Opinion

‘Health care asks patients to design its services, why don’t we ask pupils?’

Disengaged pupils can be reconnected to their learning by teachers will to take innovative approaches already seen in the health sector. But do schools have the time, funds and courage to try out these ideas?

A year on from the launch of the coalition government’s “workload challenge”, the burden on teachers is still under scrutiny.

Sir Michael Wilshaw warned just last week of the real danger of teacher exhaustion. He made his remark in a speech about the “one-size-fits-all” comprehensive challenge of catering to children of all ages and abilities, but the burden extends far beyond that.

Successive changes to curriculums, exams and inspections have all taken their toll, but, above and beyond that, schools are expected to deal with a host of broader social changes – such as complying with the government’s counter-terrorism strategy, accommodating new migrants, or combating the effects of food poverty.

Among the many dangers of a strained system is the limited scope for experimenting with new ways of doing things. But that scope is desperately needed, particularly in the face of some alarming statistics about levels of student disengagement. This is why, over the past two academic years, Demos has been working with four secondary schools to pilot a new approach to re-engaging students at risk of disengagement from education.

Central to the pilot was the idea of
“co-production” – tried and tested in health and social care settings, but less so in the classroom. Co-production involves giving the user of a service – in this case, students – a more prominent role in its design and delivery.

Outside of education, the outcomes have been positive. Patients with long-term conditions have shown an improved ability to manage their condition, and reported a more positive experience of care, while health and care professionals reported gains in their knowledge and skills as a result of working in close partnership with those they treat.

There are indications, too, that
co-production approaches save money over the longer term; the thinktank Nesta has put a figure of £4.4 billion savings a year across England on the flagship People-Powered Health programme.

Our pilot has
some real individual
success stories

Bringing this co-production theory to schools, Demos sought to give students at risk or on the brink of exclusion a new opportunity to connect with their peers and the broader school environment. Since September 2013, a total of 64 students have had the chance to work closely with school staff to identify things about school they wanted to change, and make those changes happen. In practice, that has meant different things in different schools – making classes more active, raising money to transform a school garden, and establishing a lunchtime sports club.

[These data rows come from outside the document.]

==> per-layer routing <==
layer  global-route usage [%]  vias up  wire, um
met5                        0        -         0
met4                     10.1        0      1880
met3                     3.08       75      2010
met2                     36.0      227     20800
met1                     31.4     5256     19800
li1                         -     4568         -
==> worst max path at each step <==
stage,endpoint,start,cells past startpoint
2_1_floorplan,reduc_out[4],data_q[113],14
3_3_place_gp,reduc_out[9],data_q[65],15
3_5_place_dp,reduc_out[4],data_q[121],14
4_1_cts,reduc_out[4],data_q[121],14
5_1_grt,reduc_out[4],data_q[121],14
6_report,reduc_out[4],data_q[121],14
### src/rtl/carry_pkg.sv
// carry_pkg: shared constants and segment arithmetic for the pipelined
// carry chain.
//   MAX_WIDTH           : largest supported chain length
//   nseg(width, seg)    : number of segments, ceil(width / seg)
//   seg_lo(k, seg)      : lowest bit index of segment k
//   seg_hi(k, seg, w)   : highest bit index of segment k (last one may be short)
package carry_pkg;

    localparam int MAX_WIDTH = 256;

    function automatic int nseg(input int width, input int seg);
        return (width + seg - 1) / seg;
    endfunction

    function automatic int seg_lo(input int k, input int seg);
        return k * seg;
    endfunction

    function automatic int seg_hi(input int k, input int seg, input int width);
        return (((k + 1) * seg) < width) ? ((k + 1) * seg - 1) : (width - 1);
    endfunction

endpackage

### src/rtl/carry_chain_pipe_if.sv
// carry_chain_pipe_if: word bus of the pipelined carry chain.
//   CE     : clock enable, a global stall; low freezes every pipeline register
//   VI     : input word valid
//   CI     : carry into bit 0
//   DI, S  : per-bit generate value and propagate select
//   VO     : output word valid
//   O, CO  : per-bit sum and per-bit carry-out
//
// Handshake: valid-only, there is no ready. A word is accepted on every rising
// edge where CE=1 and VI=1; it leaves with VO=1 exactly NSEG CE=1 edges later.
// CE=0 is the only form of flow control and it stalls both ends together.
interface carry_chain_pipe_if #(
    parameter int WIDTH = 16
);
    logic             CE;
    logic             VI;
    logic             CI;
    logic [WIDTH-1:0] DI;
    logic [WIDTH-1:0] S;
    logic             VO;
    logic [WIDTH-1:0] O;
    logic [WIDTH-1:0] CO;

    modport master (output CE, VI, CI, DI, S, input VO, O, CO);
    modport slave  (input CE, VI, CI, DI, S, output VO, O, CO);
endinterface

### src/rtl/carry_seg.sv
// carry_seg: combinational N-cell MUXCY/XORCY carry segment.
//   ci : carry into cell 0
//   s  : per-cell propagate select
//   di : per-cell generate value, taken when s is low
//   o  : per-cell sum, s ^ carry-in
//   co : per-cell carry-out; co[N-1] is the segment's carry-out
module carry_seg #(
    parameter int N = 4
) (
    input  logic         ci,
    input  logic [N-1:0] s,
    input  logic [N-1:0] di,
    output logic [N-1:0] o,
    output logic [N-1:0] co
);

    always_comb begin
        logic c;
        c  = ci;
        o  = '0;
        co = '0;
        for (int i = 0; i < N; i++) begin
            o[i]  = s[i] ^ c;
            c     = s[i] ? c : di[i];
            co[i] = c;
        end
    end

endmodule

### src/rtl/carry_chain_pipe.sv
// carry_chain_pipe: WIDTH-bit carry chain cut into SEG-bit segments with a
// register stage in front of each segment. Latency is NSEG CE-qualified edges,
// throughput one word per CE-qualified edge.
//   C    : clock, rising edge
//   CLR  : asynchronous active-high clear of every pipeline register
//   bus  : carry_chain_pipe_if slave (CE, VI, CI, DI, S in; VO, O, CO out)
//
// Each stage register holds one full-width "mixed" word: bits of segments
// already evaluated carry their sum/carry-out, bits of segments not yet
// evaluated carry their raw select/generate. This gives the input skew and the
// output deskew in a single array. The last segment is evaluated straight
// from the last stage register, so inputs never reach outputs combinationally.
module carry_chain_pipe
    import carry_pkg::*;
#(
    parameter int WIDTH = 16,
    parameter int SEG   = 4
) (
    input  logic                C,
    input  logic                CLR,
    carry_chain_pipe_if.slave   bus
);

    localparam int NSEG = nseg(WIDTH, SEG);

    if (WIDTH < 1 || WIDTH > MAX_WIDTH) begin : g_bad_width
        $error("carry_chain_pipe: WIDTH=%0d outside 1..%0d", WIDTH, MAX_WIDTH);
    end
    if (SEG < 1 || SEG > WIDTH) begin : g_bad_seg
        $error("carry_chain_pipe: SEG=%0d outside 1..WIDTH", SEG);
    end

    // ps: sum bits (finished segments) / select bits (pending segments)
    // pd: carry-out bits (finished segments) / generate bits (pending segments)
    logic [NSEG-1:0][WIDTH-1:0] ps_r, pd_r;
    logic [NSEG-1:0][WIDTH-1:0] ps_m, pd_m;  // stage word after its own segment
    logic [NSEG-1:0]            c_r;         // carry into the stage's segment
    logic [NSEG-1:0]            v_r;

    for (genvar k = 0; k < NSEG; k++) begin : g_seg
        localparam int LO = seg_lo(k, SEG);
        localparam int HI = seg_hi(k, SEG, WIDTH);
        localparam int N  = HI - LO + 1;

        logic [N-1:0] seg_o, seg_co;

        carry_seg #(.N(N)) u_seg (
            .ci (c_r[k]),
            .s  (ps_r[k][HI:LO]),
            .di (pd_r[k][HI:LO]),
            .o  (seg_o),
            .co (seg_co)
        );

        assign ps_m[k][HI:LO] = seg_o;
        assign pd_m[k][HI:LO] = seg_co;

        if (LO > 0) begin : g_below
            assign ps_m[k][LO-1:0] = ps_r[k][LO-1:0];
            assign pd_m[k][LO-1:0] = pd_r[k][LO-1:0];
        end
        if (HI < WIDTH - 1) begin : g_above
            assign ps_m[k][WIDTH-1:HI+1] = ps_r[k][WIDTH-1:HI+1];
            assign pd_m[k][WIDTH-1:HI+1] = pd_r[k][WIDTH-1:HI+1];
        end
    end

    always_ff @(posedge C or posedge CLR) begin
        if (CLR) begin
            ps_r <= '0;
            pd_r <= '0;
            c_r  <= '0;
            v_r  <= '0;
        end else if (bus.CE) begin
            ps_r[0] <= bus.S;
            pd_r[0] <= bus.DI;
            c_r[0]  <= bus.CI;
            v_r[0]  <= bus.VI;
            for (int k = 1; k < NSEG; k++) begin
                ps_r[k] <= ps_m[k-1];
                pd_r[k] <= pd_m[k-1];
                // carry-out of segment k-1 is the carry-out of its top bit
                c_r[k]  <= pd_m[k-1][k*SEG-1];
                v_r[k]  <= v_r[k-1];
            end
        end
    end

    // After CLR every stage word is zero, so the last segment sees s=0, di=0,
    // c=0 and O/CO evaluate to zero without waiting for an edge.
    assign bus.VO = v_r[NSEG-1];
    assign bus.O  = ps_m[NSEG-1];
    assign bus.CO = pd_m[NSEG-1];

endmodule

### src/flat_wrapper.sv
// flat-port wrapper written by rule: the top's interface ports become plain ports
module carry_chain_pipe_flat import carry_pkg::*;
#(
    parameter int WIDTH = 16,
    parameter int SEG   = 4
)
  (C, CLR, bus_CE, bus_VI, bus_CI, bus_DI, bus_S, bus_VO, bus_O, bus_CO);
  carry_chain_pipe_if #(.WIDTH(WIDTH)) bus_i ();
  input  logic C;
  input  logic CLR;
  input wire logic [$bits(bus_i.CE)-1:0] bus_CE;
  input wire logic [$bits(bus_i.VI)-1:0] bus_VI;
  input wire logic [$bits(bus_i.CI)-1:0] bus_CI;
  input wire logic [$bits(bus_i.DI)-1:0] bus_DI;
  input wire logic [$bits(bus_i.S)-1:0] bus_S;
  output wire logic [$bits(bus_i.VO)-1:0] bus_VO;
  output wire logic [$bits(bus_i.O)-1:0] bus_O;
  output wire logic [$bits(bus_i.CO)-1:0] bus_CO;
  assign bus_i.CE = bus_CE;
  assign bus_i.VI = bus_VI;
  assign bus_i.CI = bus_CI;
  assign bus_i.DI = bus_DI;
  assign bus_i.S = bus_S;
  assign bus_VO = bus_i.VO;
  assign bus_O = bus_i.O;
  assign bus_CO = bus_i.CO;
  carry_chain_pipe #(.WIDTH(WIDTH), .SEG(SEG)) u_core (.C(C), .CLR(CLR), .bus(bus_i));
endmodule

When dealing with students prone to behavioural issues or truancy, and when asking already pressured teachers to take on new additional activities, it is unsurprising the pilot yielded mixed results. If our pilot had a school report, it would perhaps read “shows promise, but applies itself inconsistently”. Nonetheless, there have been some real individual success stories among our two cohorts, and it is these stories that give hope that co-production could, in the right circumstances, offer students a transformative new pathway.

Some of these stories are small but personally significant: coming to school in shoes rather than trainers; completing homework for the first time; no longer getting sent out of maths lessons. Some are bigger and more tangible: being trusted to go on a school trip abroad; avoiding an exclusion; working towards a Duke of Edinburgh Award.

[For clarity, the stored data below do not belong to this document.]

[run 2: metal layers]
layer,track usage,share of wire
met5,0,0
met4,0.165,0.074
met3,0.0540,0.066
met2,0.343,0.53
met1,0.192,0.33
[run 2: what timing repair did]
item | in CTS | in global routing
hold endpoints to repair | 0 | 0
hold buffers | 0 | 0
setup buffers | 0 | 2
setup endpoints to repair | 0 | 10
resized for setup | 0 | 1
[config.mk]
export PLATFORM = sky130hd
export DESIGN_NAME = touch_tap_filter
export DESIGN_NICKNAME = d
export VERILOG_FILES = /design/src/rtl/touch_tap_filter.sv
export SDC_FILE = /design/constraint.sdc
export NUM_CORES = 1
export LEC_CHECK = 0
export ABC_AREA = 1
export CELL_PAD_IN_SITES_DETAIL_PLACEMENT = 1
export CELL_PAD_IN_SITES_GLOBAL_PLACEMENT = 2
export CORE_MARGIN = 4
export CORE_UTILIZATION = 30
export DETAILED_ROUTE_END_ITERATION = 8
export GPL_TIMING_DRIVEN = 0
export PLACE_DENSITY = 0.85
export SLEW_MARGIN = 10
export SYNTH_ARGS = -nofsm -noshare
export SYNTH_HDL_FRONTEND = slang
export SYNTH_SLANG_ARGS = --single-unit
[constraint.sdc]
create_clock -name clk -period 4.74 [get_ports clk]
set_clock_uncertainty 0.05 [all_clocks]
set_input_delay 0.474 -clock clk [delete_from_list [all_inputs] [get_ports clk]]
set_output_delay 0.474 -clock clk [all_outputs]
set_load 0.01 [all_outputs]
[src/rtl/touch_tap_filter.sv]
// touch_tap_filter
//
// Conditioning stage between the FT6336 touch poller and the home/game
// state machine. Raw panel coordinates are rotated into game coordinates
// (x from panel Y, y from inverted panel X, both clamped). Press and release
// are debounced over poll samples. The block emits one-cycle tap, release
// and long-press events and keeps a tracked paddle position.
//
// Optional feature: define TOUCH_SMOOTH_EN to run the tracked position
// through a first-order IIR (shift SMOOTH_SHIFT). Without the macro the
// position follows each sample directly.
//
// Ports:
//   clk          system clock (50 MHz)
//   reset        synchronous, active-high reset
//   touch_valid  one-cycle strobe per completed poll
//   touch_down   contact reported by the panel, qualified by touch_valid
//   touch_x/y    raw 12-bit panel coordinates, qualified by touch_valid
//   pressed      debounced contact level
//   tap          one-cycle pulse when a press is confirmed
//   tap_x/y      game coordinates of the confirming sample, held until next tap
//   release_evt  one-cycle pulse when a release is confirmed or forced
//                (named release_evt because "release" is a reserved word)
//   long_press   one-cycle pulse, at most once per press
//   pos_x/y      tracked game coordinates while pressed
//   pos_valid    equals pressed

module touch_tap_filter #(
    parameter int GAME_W            = 320,
    parameter int GAME_H            = 240,
    parameter int DEBOUNCE_N        = 2,
    parameter int RELEASE_N         = 3,
    parameter int LONG_PRESS_CYCLES = 25_000_000,
    parameter int STALE_CYCLES      = 2_500_000,
    parameter int SMOOTH_SHIFT      = 2
) (
    input  logic        clk,
    input  logic        reset,
    input  logic        touch_valid,
    input  logic        touch_down,
    input  logic [11:0] touch_x,
    input  logic [11:0] touch_y,
    output logic        pressed,
    output logic        tap,
    output logic [8:0]  tap_x,
    output logic [8:0]  tap_y,
    output logic        release_evt,
    output logic        long_press,
    output logic [8:0]  pos_x,
    output logic [8:0]  pos_y,
    output logic        pos_valid
);

    // Elaboration-time sanity checks on the configuration.
    if (DEBOUNCE_N < 1 || DEBOUNCE_N > 15 || RELEASE_N < 1 || RELEASE_N > 15
        || SMOOTH_SHIFT < 0 || SMOOTH_SHIFT > 8
        || LONG_PRESS_CYCLES < 1 || STALE_CYCLES < 1) begin : g_bad_cfg
        $error("touch_tap_filter: parameter out of range");
    end

    localparam logic [11:0] X_MAX12 = 12'(GAME_W - 1);
    localparam logic [11:0] Y_MAX12 = 12'(GAME_H - 1);
    localparam logic [8:0]  X_MAX9  = 9'(GAME_W - 1);
    localparam logic [8:0]  Y_MAX9  = 9'(GAME_H - 1);
    localparam logic [3:0]  DEB_N   = 4'(DEBOUNCE_N);
    localparam logic [3:0]  REL_N   = 4'(RELEASE_N);

    localparam int HOLD_W = $clog2(LONG_PRESS_CYCLES + 1);
    localparam int STALE_W = $clog2(STALE_CYCLES + 1);
    localparam logic [HOLD_W-1:0]  HOLD_MAX  = HOLD_W'(LONG_PRESS_CYCLES);
    localparam logic [HOLD_W-1:0]  HOLD_FIRE = HOLD_W'(LONG_PRESS_CYCLES - 1);
    localparam logic [STALE_W-1:0] STALE_MAX = STALE_W'(STALE_CYCLES);

    typedef enum logic [1:0] {
        S_UP,
        S_PRESS_PEND,
        S_DOWN,
        S_REL_PEND
    } state_t;

    state_t state, state_d;

    logic [3:0]         cnt, cnt_d;
    logic [3:0]         rcnt, rcnt_d;
    logic [HOLD_W-1:0]  hold_cnt;
    logic [STALE_W-1:0] stale_cnt;

    logic       s_v;
    logic       s_down;
    logic [8:0] s_gx;
    logic [8:0] s_gy;

    logic [8:0] gx_c;
    logic [8:0] gy_clamp;
    logic [8:0] gy_c;

    logic       confirm;
    logic       track;
    logic       tap_d;
    logic       rel_d;
    logic       stale_hit;
    logic       held;
    logic [8:0] pos_x_next;
    logic [8:0] pos_y_next;

    // Rotation: game x comes from panel Y, game y from inverted panel X.
    // Comparisons use the full 12 bits so large raw values clamp correctly.
    always_comb begin
        gx_c     = (touch_y > X_MAX12) ? X_MAX9 : touch_y[8:0];
        gy_clamp = (touch_x > Y_MAX12) ? Y_MAX9 : touch_x[8:0];
        gy_c     = Y_MAX9 - gy_clamp;
    end

    // Stage 1 register: the FSM only ever sees this registered sample.
    always_ff @(posedge clk) begin
        if (reset) begin
            s_v    <= 1'b0;
            s_down <= 1'b0;
            s_gx   <= '0;
            s_gy   <= '0;
        end else begin
            s_v <= touch_valid;
            if (touch_valid) begin
                s_down <= touch_down;
                s_gx   <= gx_c;
                s_gy   <= gy_c;
            end
        end
    end

    // Poll-silence timer. It saturates, so a timeout stays asserted until the
    // next strobe; that is harmless because the FSM leaves the pressed states.
    always_ff @(posedge clk) begin
        if (reset) begin
            stale_cnt <= '0;
        end else if (touch_valid) begin
            stale_cnt <= '0;
        end else if (stale_cnt != STALE_MAX) begin
            stale_cnt <= stale_cnt + 1'b1;
        end
    end

    // A fresh sample always beats a timeout in the same cycle.
    assign stale_hit = (stale_cnt == STALE_MAX) && !s_v;
    assign held      = (state == S_DOWN) || (state == S_REL_PEND);

    always_ff @(posedge clk) begin
        if (reset) begin
            state <= S_UP;
            cnt   <= '0;
            rcnt  <= '0;
        end else begin
            state <= state_d;
            cnt   <= cnt_d;
            rcnt  <= rcnt_d;
        end
    end

    // Debounce FSM. Only s_v advances the counters; the stale timeout is the
    // only way to leave a state without a sample.
    always_comb begin
        state_d = state;
        cnt_d   = cnt;
        rcnt_d  = rcnt;
        confirm = 1'b0;
        track   = 1'b0;
        rel_d   = 1'b0;

        case (state)
            S_UP: begin
                if (s_v && s_down) begin
                    if (DEB_N == 4'd1) begin
                        confirm = 1'b1;
                        cnt_d   = '0;
                        state_d = S_DOWN;
                    end else begin
                        cnt_d   = 4'd1;
                        state_d = S_PRESS_PEND;
                    end
                end
            end

            S_PRESS_PEND: begin
                if (s_v) begin
                    if (s_down) begin
                        if (cnt + 4'd1 == DEB_N) begin
                            confirm = 1'b1;
                            cnt_d   = '0;
                            state_d = S_DOWN;
                        end else begin
                            cnt_d = cnt + 4'd1;
                        end
                    end else begin
                        cnt_d   = '0;
                        state_d = S_UP;
                    end
                end else if (stale_hit) begin
                    cnt_d   = '0;
                    state_d = S_UP;
                end
            end

            S_DOWN: begin
                if (s_v) begin
                    if (s_down) begin
                        track = 1'b1;
                    end else if (REL_N == 4'd1) begin
                        rel_d   = 1'b1;
                        rcnt_d  = '0;
                        state_d = S_UP;
                    end else begin
                        rcnt_d  = 4'd1;
                        state_d = S_REL_PEND;
                    end
                end else if (stale_hit) begin
                    rel_d   = 1'b1;
                    rcnt_d  = '0;
                    state_d = S_UP;
                end
            end

            S_REL_PEND: begin
                if (s_v) begin
                    if (!s_down) begin
                        if (rcnt + 4'd1 == REL_N) begin
                            rel_d   = 1'b1;
                            rcnt_d  = '0;
                            state_d = S_UP;
                        end else begin
                            rcnt_d = rcnt + 4'd1;
                        end
                    end else begin
                        track   = 1'b1;
                        rcnt_d  = '0;
                        state_d = S_DOWN;
                    end
                end else if (stale_hit) begin
                    rel_d   = 1'b1;
                    rcnt_d  = '0;
                    state_d = S_UP;
                end
            end

            default: begin
                state_d = S_UP;
                cnt_d   = '0;
                rcnt_d  = '0;
            end
        endcase
    end

    assign tap_d = confirm;

`ifdef TOUCH_SMOOTH_EN
    // IIR step pos += (sample - pos) >>> SMOOTH_SHIFT in signed arithmetic,
    // then clamped back into the playfield.
    logic signed [9:0]  diff_x, diff_y;
    logic signed [9:0]  step_x, step_y;
    logic signed [10:0] sum_x, sum_y;

    always_comb begin
        diff_x = $signed({1'b0, s_gx}) - $signed({1'b0, pos_x});
        diff_y = $signed({1'b0, s_gy}) - $signed({1'b0, pos_y});
        step_x = diff_x >>> SMOOTH_SHIFT;
        step_y = diff_y >>> SMOOTH_SHIFT;
        sum_x  = $signed({2'b00, pos_x}) + 11'(step_x);
        sum_y  = $signed({2'b00, pos_y}) + 11'(step_y);

        if (sum_x < 0)
            pos_x_next = '0;
        else if (sum_x > $signed({2'b00, X_MAX9}))
            pos_x_next = X_MAX9;
        else
            pos_x_next = sum_x[8:0];

        if (sum_y < 0)
            pos_y_next = '0;
        else if (sum_y > $signed({2'b00, Y_MAX9}))
            pos_y_next = Y_MAX9;
        else
            pos_y_next = sum_y[8:0];
    end
`else
    always_comb begin
        pos_x_next = s_gx;
        pos_y_next = s_gy;
    end
`endif

    // Registered event outputs and coordinates. The confirming sample loads
    // pos directly so a new press never smooths from the previous position.
    always_ff @(posedge clk) begin
        if (reset) begin
            tap         <= 1'b0;
            release_evt <= 1'b0;
            pressed     <= 1'b0;
            tap_x       <= '0;
            tap_y       <= '0;
            pos_x       <= '0;
            pos_y       <= '0;
        end else begin
            tap         <= tap_d;
            release_evt <= rel_d;
            pressed     <= (state_d == S_DOWN) || (state_d == S_REL_PEND);
            if (confirm) begin
                tap_x <= s_gx;
                tap_y <= s_gy;
                pos_x <= s_gx;
                pos_y <= s_gy;
            end else if (track) begin
                pos_x <= pos_x_next;
                pos_y <= pos_y_next;
            end
        end
    end

    // Hold timer: hits HOLD_FIRE exactly once per press because it only
    // counts upward and is cleared on each confirm.
    always_ff @(posedge clk) begin
        if (reset) begin
            hold_cnt   <= '0;
            long_press <= 1'b0;
        end else begin
            long_press <= held && (hold_cnt == HOLD_FIRE);
            if (confirm)
                hold_cnt <= '0;
            else if (held && hold_cnt != HOLD_MAX)
                hold_cnt <= hold_cnt + 1'b1;
        end
    end

    assign pos_valid = pressed;

endmodule

==> results of run 1 <==
[worst max-delay path: stages]
cell             delay (ns)
clkdlybuf4s50_1        0.46
buf_2                  0.24
nor2_2                 0.38
clkbuf_1               0.57
o21ai_1                0.14
nor2_1                 0.11
[synthesized netlist by cell type (5+ instances only)]
master,n
clkbuf_1,5
nor3_1,6
nand3_1,51
inv_1,82
buf_2,7
a21oi_1,31
nand2_1,286
nand3b_1,7
buf_4,5
xor2_1,15
a21oi_2,20
nand4_1,11
dfxtp_1,117
o31ai_1,5
nor2_1,132
ha_1,9
o21ai_0,29
[registers in the layout, indices dropped and copies added, names as in the netlist]
register / count
stale_cnt: 22
pos_valid: 1
pos_x: 9
cnt: 4
s_down: 1
pos_y_next: 9
tap: 1
rcnt: 4
tap_y: 9
state: 2
s_v: 1
pos_y: 9
long_press: 1
hold_cnt: 25
release_evt: 1
tap_x: 9
pos_x_next: 9
[kinds of logic after synthesis]
family                   synth area share (%)
AO/OA/AOI/OAI                            9.87
adder cells (fa/ha/maj)                  1.93
buffers and inverters                    7.90
AND/OR/NAND/NOR                          37.2
XOR/XNOR                                 2.98
flip-flops                               40.1
[how the worst max path moves through the flow]
stage                     to  slack, ns        start  cells after the start
2_1_floorplan  pos_y_next[6]       3.09   touch_x[9]                     10
5_1_grt         hold_cnt[16]       2.54  hold_cnt[0]                      8
3_5_place_dp    stale_cnt[2]       2.13        reset                      6
3_3_place_gp   stale_cnt[18]       2.17        reset                      6
4_1_cts        stale_cnt[18]       2.58        reset                      6
6_report       stale_cnt[18]       2.66        reset                      6
[through the flow]
step / area (um2) / power (mW) / hold WS [ns]
3_3_place_gp: 6850 / 1.11 / 0.381
2_1_floorplan: 5840 / 1.06 / 0.389
4_1_cts: 7390 / 2.33 / 0.401
5_1_grt: 7390 / 2.38 / 0.423
6_report: 7390 / 2.30 / 0.398
3_5_place_dp: 6850 / 1.11 / 0.387
[power by group through the flow]
stage / Clock (mW) / Combinational (mW) / Sequential, mW
after global routing: 1.28 / 0.0938 / 1.00
after CTS: 1.24 / 0.0857 / 1.00
after floorplan: 0 / 0.0433 / 1.02
after detailed placement: 0 / 0.0855 / 1.03
after global placement: 0 / 0.0842 / 1.03
final: 1.21 / 0.0838 / 1.00
[routing by layer]
metal / routed length [um] / global-route usage [%] / vias up
met1: 8200 / 20.8 / 2571
met5: 0 / 0 / -
met2: 8410 / 28.8 / 66
li1: - / - / 2883
met4: 158 / 4.43 / 0
met3: 688 / 4.57 / 11
[cell type report]
type | count | area (um2) | area share, %
multi-input cells | 635 | 3040 | 41.1
flip-flops and latches | 117 | 2340 | 31.7
repair buffers | 68 | 681 | 9.21
clock buffers | 17 | 425 | 5.75
well taps | 260 | 325 | 4.40
inverters | 85 | 322 | 4.35
plain buffers | 22 | 140 | 1.90
clock inverters | 15 | 119 | 1.61
==> results.py, run 1 <==
metrics = {
    "run_status": {
        "run_status": "completed",
    },
    "logic_synthesis": {
        "ys_ff_latch": 117,
        "synth_flop_cell": "dfxtp_1",
        "yosysUniqueCellTypes": 41,
        "synth-seq-area-share_pct": 40.1,
        "synth_cells": 859,
        "synthTopCellsByArea": "dfxtp_1 (40%), nand2_1 (18%), nor2_1 (8.5%), inv_1 (5.3%), nand3_1 (4.4%)",
        "synth_top_area_share_pct": 40.1,
        "yosysWarnings": 0,
        "synthArstFlopShare_pct": 0,
        "yosysTopAreaCell": "dfxtp_1",
        "synth_area_um2": 5840,
        "synth_nets": 896,
        "syn_avg_cell_area_um2": 6.80,
        "synth_edf_count": 0,
    },
    "grt": {
        "antenna_found_initial": 0,
        "grt_pass1_wl_um": 29600,
        "grt_usage_pct": 16.8,
        "grt_max_degree": 17,
        "grt_overflow": 0,
        "grt_pass1_vias": 5920,
    },
    "setup_path": {
        "timing.rr.start": "hold_cnt[0]",
        "critical_path.max_fanout": 10,
        "crit_path_end_kind": "flop",
        "critPathLaunchType": "input port",
        "worstPathArrival_ns": 2.38,
        "rr_endpoint": "hold_cnt[16]",
        "crit_type": "in -> reg",
        "worstRegToRegCells": 8,
        "r2r_slack_ns": 2.75,
        "required_ns": 5.05,
    },
    "sta": {
        "setup_slack_ns": 2.66,
        "setup_tns_ns": 0,
        "hold_viol": 0,
        "fin_crit_sh_pct": 43.8,
        "setup_viol": 0,
        "slew_headroom_pct": 55.1,
        "tightest_slew_ns": 0.674,
        "layout_min_cycle_time_ns": 2.08,
        "rsz0062_at_grt": "no",
        "finalMaxSlewViolations": 0,
        "fmax_mhz": 482,
    },
    "drt": {
        "routedWlPerCell_um": 14.3,
        "via_count": 5531,
        "wirelength_um": 17500,
        "drtIter0Drc": 172,
        "drt_pass1_iterations": 4,
        "ant_nets": 0,
        "vias_per_cell": 4.54,
        "drc": 0,
    },
    "layout": {
        "final_cell_mix": "nand2_1 (286), nor2_1 (132), dfxtp_1 (117)",
        "final_cell_count_no_fill": 1219,
        "n_fill_cell": 2433,
        "area_delta_synth_final_pct": 26.5,
        "final_common_cell": "nand2_1",
        "n_antenna_cell": 0,
        "fin_nets": 983,
        "utilization_pct": 39.0,
        "drive_gt1_share_pct": 9.28,
    },
    "die": {
        "die_h_um": 148,
        "die_area_um2": 21800,
        "io_pins": 69,
        "start_util_pct": 30.8,
        "fp.dieW_um": 148,
        "rows": 50,
        "core_um2": 19000,
    },
    "cts": {
        "clockBufferDepth": 2,
        "cts-buffers-inserted": 17,
        "cts_setup_buffers": 0,
        "cts_tree": "yes",
        "clk_pin_slew_ns": 0.07,
        "cts-root-buf": "clkbuf_16",
        "cts_num_sinks": 117,
        "htreeDepth": 4,
        "cts_hold_buf": 0,
        "clkLatencyLatePin_ns": 0.42,
        "post_cts_resized": 0,
    },
    "power_and_ir_drop": {
        "comb_power_share_pct": 3.6,
        "ir_drop_mv": 0.208,
        "internal-power_mw": 1.71,
        "p_per_area_nw_per_um2": 311,
        "power_frac_seq_pct": 43.7,
        "p_leak_nw": 2.95,
        "switchingPower_uw": 590,
        "switching_share_pct": 25.7,
        "power_frac_clock_pct": 52.7,
    },
    "place": {
        "place_inst": 1187,
        "pre_cts_slack_ns": 2.13,
        "io_buffers": 68,
        "hpwl_um": 13100,
        "gp_congestion": 0.807,
    },
    "min_path": {
        "hold_end": "tap_x[1]",
        "worstHoldStart": "tap_x[1]",
        "hold_depth": 2,
        "min_path_type": "reg -> reg",
    },
    "flow_run": {
        "maxCapViolations": 0,
    },
}
No activity file was read; power rests on OpenSTA's default activity.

The feedback from schools that took part in the pilot show a genuine belief in the co-production model and its capacity for change. School leaders saw a real value in involving often-disenfranchised students in decision-making, students got a boost from being listened to, and staff told us they enjoyed the chance to get to know a group of students who would not usually be a priority for intervention.

Yet over and over again, schools told us they could not devote the time and space they believed the pilot deserved. The need for creativity should be front and centre of our expectations of schools, and our expectations of teachers. Government must do what it can to provide that room. It must provide funding that gives schools discretion to trial new approaches, and an inspection regime that rewards innovation.